I was going to say red on red as well. However, it will not prevent fading, only highlight what she has.


----------



## iuhippiechick (Jun 9, 2012)

Great question Pipikuma! We have a red Klein...I've been so concerned about shampoos that won't dry out her skin, I hadn't even thought about finding a product to accent her beautiful red color! For those who have used the "red on red"...what conditioner do you recommend?


----------



## mom24doggies (Mar 28, 2011)

iuhippiechick said:


> Great question Pipikuma! We have a red Klein...I've been so concerned about shampoos that won't dry out her skin, I hadn't even thought about finding a product to accent her beautiful red color! For those who have used the "red on red"...what conditioner do you recommend?

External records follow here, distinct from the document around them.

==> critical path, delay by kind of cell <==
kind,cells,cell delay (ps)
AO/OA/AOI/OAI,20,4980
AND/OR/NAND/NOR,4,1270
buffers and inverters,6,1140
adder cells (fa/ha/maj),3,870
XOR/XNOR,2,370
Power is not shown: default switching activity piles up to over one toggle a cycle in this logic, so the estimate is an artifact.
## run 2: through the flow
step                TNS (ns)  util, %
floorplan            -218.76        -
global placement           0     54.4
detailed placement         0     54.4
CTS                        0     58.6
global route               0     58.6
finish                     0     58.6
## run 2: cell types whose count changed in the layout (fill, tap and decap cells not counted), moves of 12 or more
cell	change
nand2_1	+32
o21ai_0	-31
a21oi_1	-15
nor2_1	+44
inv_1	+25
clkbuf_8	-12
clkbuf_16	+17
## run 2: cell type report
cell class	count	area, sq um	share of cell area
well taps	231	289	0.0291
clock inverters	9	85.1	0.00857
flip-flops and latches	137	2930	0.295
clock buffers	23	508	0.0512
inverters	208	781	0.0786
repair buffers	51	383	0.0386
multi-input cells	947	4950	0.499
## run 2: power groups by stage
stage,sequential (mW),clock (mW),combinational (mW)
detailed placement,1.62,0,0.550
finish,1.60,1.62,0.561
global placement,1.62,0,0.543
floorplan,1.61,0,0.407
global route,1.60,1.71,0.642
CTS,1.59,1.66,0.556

 After you Bathe, also by Chris Christensen. It seals the coat shaft without weighing the coat down. If I don't want a heavy conditioner that is what I reach for.


----------



## 3dogs (Nov 3, 2010)

Genetics- that is the most important. Otherwise everyone has a different shampoo that they love best & depends on coat type as well. 1st do you like scent or no scent? If no scent then my favorites are The Groomers Secret or Eric Salas line. I use both these on my grooming competition Poodles. If you like scent then what type of scent? Floral, citrus, fruity, perfume etc.... I personally like Quadruped Protein Shampoo & the All in One, also like Nootie shampoo the Cherry Blossom, & Lime are my favorites but all 4 they sell I lilke the scent on. For a non descript scent then I like Show Season- many like the Clean shampoo, for my shop I use the Pro-Tek 3 & the Soothe & have tried the 84-1, System, White shampoo etc... High end perfume type smell the Isle of Dog I have used but didn't like all their scents & some people/groomers like the Les Pooch (very scenty here). I am not a favorite of fruit smells so I don't have a recommend there.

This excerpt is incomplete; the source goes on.